結論から言うと領域を展開するのみで言えば不可欠ではないですが、その領域を最大限に運用するためにはリカという存在、リカの外付けの術式は必要不可欠です。
乙骨の「模倣(コピー)」という術式には容量制限があり、コピーした術式や呪具はすべて「外付けハードディスク」であるリカの中に保管されています。
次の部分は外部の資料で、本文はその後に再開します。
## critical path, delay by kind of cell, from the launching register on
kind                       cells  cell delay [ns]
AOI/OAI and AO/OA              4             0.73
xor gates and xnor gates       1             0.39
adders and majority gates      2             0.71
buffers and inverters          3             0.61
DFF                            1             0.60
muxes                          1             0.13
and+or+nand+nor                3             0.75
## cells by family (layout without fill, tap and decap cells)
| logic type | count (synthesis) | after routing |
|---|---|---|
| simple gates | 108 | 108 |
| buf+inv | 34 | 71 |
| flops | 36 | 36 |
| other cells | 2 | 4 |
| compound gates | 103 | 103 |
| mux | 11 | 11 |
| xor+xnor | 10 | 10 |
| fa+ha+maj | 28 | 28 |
`config.mk`:
```
export PLATFORM = sky130hd
export DESIGN_NAME = loopback_buffer
export DESIGN_NICKNAME = d
export VERILOG_FILES = /design/src/rtl/loopback_pkg.sv /design/src/rtl/loopback_ram.sv /design/src/rtl/loopback_buffer.sv
export SDC_FILE = /design/constraint.sdc
export NUM_CORES = 1
export LEC_CHECK = 0
export ABC_AREA = 1
export CORE_MARGIN = 3
export CORE_UTILIZATION = 64
export CTS_BUF_LIST = sky130_fd_sc_hd__clkbuf_8
export CTS_CLUSTER_SIZE = 30
export DETAILED_ROUTE_END_ITERATION = 6
export GPL_ROUTABILITY_DRIVEN = 0
export PLACE_DENSITY = 0.83
export SLEW_MARGIN = 30
export SYNTH_ARGS = -nofsm -noshare
export SYNTH_HDL_FRONTEND = slang
export SYNTH_SLANG_ARGS = --single-unit
```
`constraint.sdc`:
```
create_clock -name clk_i -period 9.8 [get_ports clk_i]
set_input_delay 1.96 -clock clk_i [delete_from_list [all_inputs] [get_ports clk_i]]
set_output_delay 1.96 -clock clk_i [all_outputs]
set_load 0.01 [all_outputs]
```
### config.mk
export PLATFORM = sky130hd
export DESIGN_NAME = fp_pair_mem_sequencer_flat
export DESIGN_NICKNAME = d
export VERILOG_FILES = /design/src/rtl/fp_pair_mem_sequencer_if.sv /design/src/rtl/fp_pair_mem_sequencer.sv /design/src/flat_wrapper.sv
export SDC_FILE = /design/constraint.sdc
export NUM_CORES = 1
export LEC_CHECK = 0
export CORE_ASPECT_RATIO = 1.75
export CORE_MARGIN = 2
export CORE_UTILIZATION = 51
export CTS_BUF_LIST = sky130_fd_sc_hd__clkbuf_4
export CTS_CLUSTER_SIZE = 28
export DETAILED_ROUTE_END_ITERATION = 6
export GPL_ROUTABILITY_DRIVEN = 1
export PLACE_DENSITY_LB_ADDON = 0.1
export SLEW_MARGIN = 25
export SYNTH_ARGS = -nofsm -noshare
export SYNTH_HDL_FRONTEND = slang
export SYNTH_SLANG_ARGS = --single-unit
export TNS_END_PERCENT = 20
### constraint.sdc
create_clock -name clk -period 3.3 [get_ports clk]
set_input_delay 0.825 -clock clk [delete_from_list [all_inputs] [get_ports clk]]
set_output_delay 0.825 -clock clk [all_outputs]
set_load 0.01 [all_outputs]
$ cat src/rtl/wb_arbiter_if.sv
// Writeback arbiter bus bundle.
// Purpose : groups the two producer handshakes (A = ALU, B = load unit), the
//           register-file write port and the hazard/status outputs.
// Signals : a_*/b_*   valid/ready/addr/data per producer
//           wr_*      register file write port (addr/en/data)
//           pending   per-register "write in flight" mask, idle status
// Modports: slave  = arbiter view, master = producer/consumer (bench) view.
interface wb_arbiter_if #(
  parameter int unsigned WIDTH_ADDR = 5,
  parameter int unsigned WIDTH_DATA = 32
);
  localparam int unsigned NUM_REGS = 1 << WIDTH_ADDR;

  logic                  a_valid;
  logic                  a_ready;
  logic [WIDTH_ADDR-1:0] a_addr;
  logic [WIDTH_DATA-1:0] a_data;
  logic                  b_valid;
  logic                  b_ready;
  logic [WIDTH_ADDR-1:0] b_addr;
  logic [WIDTH_DATA-1:0] b_data;
  logic [WIDTH_ADDR-1:0] wr_addr;
  logic                  wr_en;
  logic [WIDTH_DATA-1:0] wr_data;
  logic [NUM_REGS-1:0]   pending;
  logic                  idle;

  modport slave (
    input  a_valid, a_addr, a_data, b_valid, b_addr, b_data,
    output a_ready, b_ready, wr_addr, wr_en, wr_data, pending, idle
  );

  modport master (
    output a_valid, a_addr, a_data, b_valid, b_addr, b_data,
    input  a_ready, b_ready, wr_addr, wr_en, wr_data, pending, idle
  );
endinterface
## src/rtl/store_queue_fwd.sv

```systemverilog
// Store queue with in-order commit/drain and combinational store-to-load forwarding.
// Entries are tracked with head/cmt/tail pointers that carry a wrap bit.
module store_queue_fwd #(
  parameter int DEPTH      = 8,
  parameter int ADDR_WIDTH = 32,
  parameter int DATA_WIDTH = 32,
  localparam int MASK_WIDTH = DATA_WIDTH / 8,
  localparam int PTR_WIDTH  = $clog2(DEPTH) + 1
) (
  input  logic                  clk,
  input  logic                  rst,
  input  logic                  backend_flush,
  input  logic                  alloc_valid,
  output logic                  alloc_ready,
  output logic [PTR_WIDTH-1:0]  alloc_ptr,
  input  logic                  agu_valid,
  input  logic [PTR_WIDTH-1:0]  agu_ptr,
  input  logic [ADDR_WIDTH-1:0] agu_addr,
  input  logic [DATA_WIDTH-1:0] agu_wdata,
  input  logic [MASK_WIDTH-1:0] agu_wmask,
  input  logic                  commit_valid,
  input  logic                  ld_valid,
  input  logic [ADDR_WIDTH-1:0] ld_addr,
  input  logic [MASK_WIDTH-1:0] ld_rmask,
  input  logic [PTR_WIDTH-1:0]  ld_ptr,
  output logic                  ld_fwd_hit,
  output logic [DATA_WIDTH-1:0] ld_fwd_data,
  output logic                  ld_stall,
  output logic                  dmem_req,
  output logic [ADDR_WIDTH-1:0] dmem_addr,
  output logic [DATA_WIDTH-1:0] dmem_wdata,
  output logic [MASK_WIDTH-1:0] dmem_wmask,
  input  logic                  dmem_resp,
  output logic                  empty
);
  localparam int IDX_W = PTR_WIDTH - 1;
  localparam logic [PTR_WIDTH-1:0] PTR_ONE  = PTR_WIDTH'(1);
  localparam logic [PTR_WIDTH-1:0] FULL_XOR = PTR_ONE << IDX_W;

  typedef enum logic [1:0] {S_FREE, S_WAIT, S_READY, S_CMT} ent_state_e;

  ent_state_e            state_q [DEPTH];
  ent_state_e            state_d [DEPTH];
  logic [ADDR_WIDTH-1:0] addr_q  [DEPTH];
  logic [ADDR_WIDTH-1:0] addr_d  [DEPTH];
  logic [DATA_WIDTH-1:0] data_q  [DEPTH];
  logic [DATA_WIDTH-1:0] data_d  [DEPTH];
  logic [MASK_WIDTH-1:0] mask_q  [DEPTH];
  logic [MASK_WIDTH-1:0] mask_d  [DEPTH];
  logic [PTR_WIDTH-1:0]  head_q, head_d, cmt_q, cmt_d, tail_q, tail_d;

  logic [IDX_W-1:0] head_idx, cmt_idx, tail_idx, agu_idx;
  logic             full, alloc_fire, drain_fire;
  logic             unused_bits;

  assign head_idx    = head_q[IDX_W-1:0];
  assign cmt_idx     = cmt_q[IDX_W-1:0];
  assign tail_idx    = tail_q[IDX_W-1:0];
  assign agu_idx     = agu_ptr[IDX_W-1:0];
  assign unused_bits = ^{ld_addr[1:0], agu_ptr[IDX_W]};

  assign full        = (tail_q ^ head_q) == FULL_XOR;
  assign empty       = (tail_q == head_q);
  assign alloc_ready = !full && !backend_flush;
  assign alloc_ptr   = tail_q;
  assign alloc_fire  = alloc_valid && alloc_ready;

  assign dmem_req    = (state_q[head_idx] == S_CMT);
  assign dmem_addr   = addr_q[head_idx];
  assign dmem_wdata  = data_q[head_idx];
  assign dmem_wmask  = mask_q[head_idx];
  assign drain_fire  = dmem_req && dmem_resp;

  // Updates are layered so that a same-cycle commit lands before the flush scrubs.
  always_comb begin
    state_d = state_q;
    addr_d  = addr_q;
    data_d  = data_q;
    mask_d  = mask_q;
    head_d  = head_q;
    cmt_d   = cmt_q;
    tail_d  = tail_q;
    if (agu_valid) begin
      state_d[agu_idx] = S_READY;
      addr_d[agu_idx]  = agu_addr;
      data_d[agu_idx]  = agu_wdata;
      mask_d[agu_idx]  = agu_wmask;
    end
    if (commit_valid) begin
      state_d[cmt_idx] = S_CMT;
      cmt_d            = cmt_q + PTR_ONE;
    end
    if (drain_fire) begin
      state_d[head_idx] = S_FREE;
      head_d            = head_q + PTR_ONE;
    end
    if (alloc_fire) begin
      state_d[tail_idx] = S_WAIT;
      tail_d            = tail_q + PTR_ONE;
    end
    if (backend_flush) begin
      for (int i = 0; i < DEPTH; i++) begin
        if (state_d[i] == S_WAIT || state_d[i] == S_READY) state_d[i] = S_FREE;
      end
      tail_d = cmt_d;
    end
  end

  always_ff @(posedge clk) begin
    if (rst) begin
      for (int i = 0; i < DEPTH; i++) state_q[i] <= S_FREE;
      head_q <= '0;
      cmt_q  <= '0;
      tail_q <= '0;
    end else begin
      state_q <= state_d;
      head_q  <= head_d;
      cmt_q   <= cmt_d;
      tail_q  <= tail_d;
    end
  end

  always_ff @(posedge clk) begin
    addr_q <= addr_d;
    data_q <= data_d;
    mask_q <= mask_d;
  end

  // Walk oldest to youngest from head; later matches override, leaving the youngest.
  logic [PTR_WIDTH-1:0]  ld_dist, pos;
  logic [IDX_W-1:0]      idx;
  logic                  any_wait, match;
  logic [MASK_WIDTH-1:0] match_mask;
  logic [DATA_WIDTH-1:0] match_data;

  always_comb begin
    ld_dist    = ld_ptr - head_q;
    pos        = head_q;
    idx        = head_idx;
    any_wait   = 1'b0;
    match      = 1'b0;
    match_mask = '0;
    match_data = '0;
    for (int i = 0; i < DEPTH; i++) begin
      pos = head_q + PTR_WIDTH'(i);
      idx = pos[IDX_W-1:0];
      if (PTR_WIDTH'(i) < ld_dist) begin
        if (state_q[idx] == S_WAIT) any_wait = 1'b1;
        if ((state_q[idx] == S_READY || state_q[idx] == S_CMT) &&
            addr_q[idx][ADDR_WIDTH-1:2] == ld_addr[ADDR_WIDTH-1:2] &&
            |(mask_q[idx] & ld_rmask)) begin
          match      = 1'b1;
          match_mask = mask_q[idx];
          match_data = data_q[idx];
        end
      end
    end
  end

  always_comb begin
    ld_fwd_hit  = 1'b0;
    ld_fwd_data = '0;
    ld_stall    = 1'b0;
    if (ld_valid) begin
      if (any_wait) begin
        ld_stall = 1'b1;
      end else if (match) begin
        if ((match_mask & ld_rmask) == ld_rmask) begin
          ld_fwd_hit  = 1'b1;
          ld_fwd_data = match_data;
        end else begin
          ld_stall = 1'b1;
        end
      end
    end
  end

  agu_target_waiting: assert property (@(posedge clk) disable iff (rst)
    agu_valid |-> state_q[agu_idx] == S_WAIT);
  commit_target_ready: assert property (@(posedge clk) disable iff (rst)
    commit_valid |-> state_q[cmt_idx] == S_READY);

endmodule
```

## config.mk

```make
export PLATFORM = sky130hd
export DESIGN_NAME = store_queue_fwd
export DESIGN_NICKNAME = d
export VERILOG_FILES = /design/src/rtl/store_queue_fwd.sv
export SDC_FILE = /design/constraint.sdc
export NUM_CORES = 2
export LEC_CHECK = 0
export ABC_AREA = 1
export CAP_MARGIN = 20
export CORE_MARGIN = 3
export CORE_UTILIZATION = 45
export CTS_CLUSTER_DIAMETER = 120
export DETAILED_ROUTE_END_ITERATION = 10
export GPL_ROUTABILITY_DRIVEN = 0
export PLACE_DENSITY = 0.64
export SETUP_SLACK_MARGIN = 0.4
export SLEW_MARGIN = 20
export SYNTH_ARGS = -nofsm -noshare
export SYNTH_HDL_FRONTEND = slang
export SYNTH_SLANG_ARGS = --single-unit
export TNS_END_PERCENT = 1
```

## constraint.sdc

```tcl
create_clock -name clk -period 11.3 [get_ports clk]
set_input_delay 1.13 -clock clk [delete_from_list [all_inputs] [get_ports clk]]
set_output_delay 1.13 -clock clk [all_outputs]
set_load 0.03 [all_outputs]
```

==> qor.csv <==
metric,value,unit
outcome,finished clean,
critPathMaxFanout,149,
critical_path_arrival,8.74,ns
syn_area_per_cell,6.82,µm²
worst_slack,1.43,ns
synth-edff-count,544,
skew,0.00490,ns
io_pins,229,
die_w,317,µm
ys_ff_latch,572,
grt_pass1_wl,243000,µm
setup_viol,0,
synth_ff_type,edfxtp_1,
totalWireLength,166000,µm
path_clk_slew,0.06,ns
htreeDepth,3,
dp.cells,7479,
clock.fmax,0.101,GHz
crit_cells,27,
cap_violations,0,
cp_top_family,buffers and inverters,
post_cts_resized,0,
yosys_warnings,0,
layout.nets,6417,
tns,0,ns
route.detailed.drc,0,
place_area,46000,µm²
areaGrowthSynthToFinish,11.0,%
crit-reg2reg-capture,state_q[1],
grt_pass1_vias,40200,
fp.coreArea,95300,µm²
drtAntennaViolNets,0,
cts_root_buf,clkbuf_16,
gr-total-overflow,0,
synth_cell_types,47,
crit_slowest_cell,ha_4,
io_buffers,225,
wire_per_inst,21.7,µm
clock-sinks,572,
rsz0062_at_grt,no,
drive_above_1_share,3.11,%
ir_drop,0.112,mV
post-route-period-util,87.4,%
leakage,20.1,nW
hold_buffers,0,
path_buf_inv,5,
async_reset_ff_share,0,%
r2r_slack,7.00,ns
cts_buffers,69,
stdcell_area,48200,µm²
cts_tree,yes,
initial_utilization,45.6,%
post_cts_buffers,0,
syn_nets,6497,
whs_path_depth,2,
layoutNonFillerInstCount,7611,
track_usage,32.1,%
worstSkewPairLatency,0.64,ns
drv_slew,0,
worstSetupEndpointType,primary output,
dpl.hpwl,106000,µm
power.density,123,nW/µm²
crit_start,head_q[0],
rr_worst_depth,14,
cp_common_cell,nand2_1,
route.vias.total,45400,
dr.pass1.iters,10,
synthTopCellsByArea,"edfxtp_1, nand2_1, nand3_1",
synthCells,6365,
crit_path_max_incr_delay,0.95,ns
cp-endpoint,ld_fwd_data[25],
worstSetupPathType,reg2out,
layout_min_cycle_time,9.87,ns
viasPerCell,5.96,
rr_startpoint,head_q[0],
hold_viol,0,
yosysTopAreaCell,edfxtp_1,
antenna_found_initial,14,
crit_required,10.17,ns
crit_path_start_kind,register,
fp-row-count,113,
grt_max_degree,150,
ys_seq_area_share,38.9,%
clockBufferDepth,3,
synth_top_area_share,37.6,%
worstHoldPathType,reg2reg,
tightest_slew,1.25,ns
die_h,317,µm
synth_area,43400,µm²
dieArea,100000,µm²
dr.first_iter.drc_count,6310,
dp_slack,2.27,ns
relSlewSlack,15.8,%
[sequential cells by signal (all words and copies together) (netlist names)]
signal,flops
mask_q,32
state_q,16
alloc_ptr,4
cmt_q,4
head_q,4
data_q,256
addr_q,256
[cell usage after synthesis, types with 2 or more instances]
master,count
nand2_1,2143
a22o_1,6
o21ai_1,60
mux2i_1,72
o21bai_1,2
and2_1,24
buf_2,161
or2_2,7
nand2_2,2
nor3b_1,2
nand4_1,16
nand3_1,1070
o2111ai_1,2
a211oi_1,64
edfxtp_1,544
ha_1,11
nor2_1,282
dfxtp_1,28
buf_4,20
clkbuf_1,180
o211ai_1,96
or2_1,5
nor3_1,10
buf_1,73
a21oi_1,214
nand3b_1,3
a31oi_1,13
and2_0,6
o21ai_0,722
nor4_1,6
inv_2,9
nor2_2,3
xnor2_1,4
inv_1,392
clkinv_1,17
o21a_1,5
nor2_4,2
a221oi_1,2
buf_6,3
xor2_1,62
o22ai_1,16
[layout by cell type (no fill, tap or decap), drive strengths merged, types with 9 or more instances in the layout]
| cell type | instances |
|---|---|
| a211oi | 64 |
| buf | 61 |
| clkinv | 39 |
| mux2i | 72 |
| xor2 | 62 |
| inv | 407 |
| nand4 | 16 |
| o21ai | 782 |
| a31oi | 13 |
| clkbuf | 87 |
| or2 | 12 |
| clkdlybuf4s50 | 225 |
| and2 | 30 |
| a21oi | 214 |
| ha | 11 |
| o211ai | 96 |
| diode | 9 |
| dfxtp | 28 |
| o22ai | 16 |
| nor3 | 10 |
| nand2 | 2145 |
| edfxtp | 544 |
| nor2 | 287 |
| nand3 | 1070 |
[where the power goes]
group / internal [mW] / switching, mW / leakage, nW / total [mW]
clock network: 1.27 / 0.940 / 1.06 / 2.21
logic: 0.362 / 0.901 / 13.8 / 1.26
registers: 2.40 / 0.0349 / 5.17 / 2.43
total: 4.03 / 1.88 / 20.1 / 5.91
領域「真贋相愛」は、そのリカのストレージを全開放して展開する技です。
つまり、リカがいない状態での領域展開は「弾丸の入っていない銃を構える」ようなもので、乙骨がその真価を発揮するにはリカとの接続が絶対条件となります。
新宿決戦でも、リカが外側で結界を維持・防御することで、乙骨は内側での連撃に集中できていました。まさに二人三脚で成立している能力です。
まとめ:乙骨の領域展開「真贋相愛」は汎用性の高い最強の領域
乙骨憂太の領域展開「真贋相愛」は、コピーした膨大な術式を無制限に使い捨てる、彼の術式の極致です。
領域内に刺さる無数の刀には、コピー済みの術式がランダムに宿り、乙骨はそれらを即座に引き出して波状攻撃を仕掛けます。最大の特徴は、ストックから任意の1つを選んで必中術式に設定できる点です。
「真贋(偽物の力)」を「相愛(本物の絆)」で振るうこの領域は、リカという外部ストレージの存在が不可欠であり、二人三脚で最強に至る乙骨の生き様を体現しています。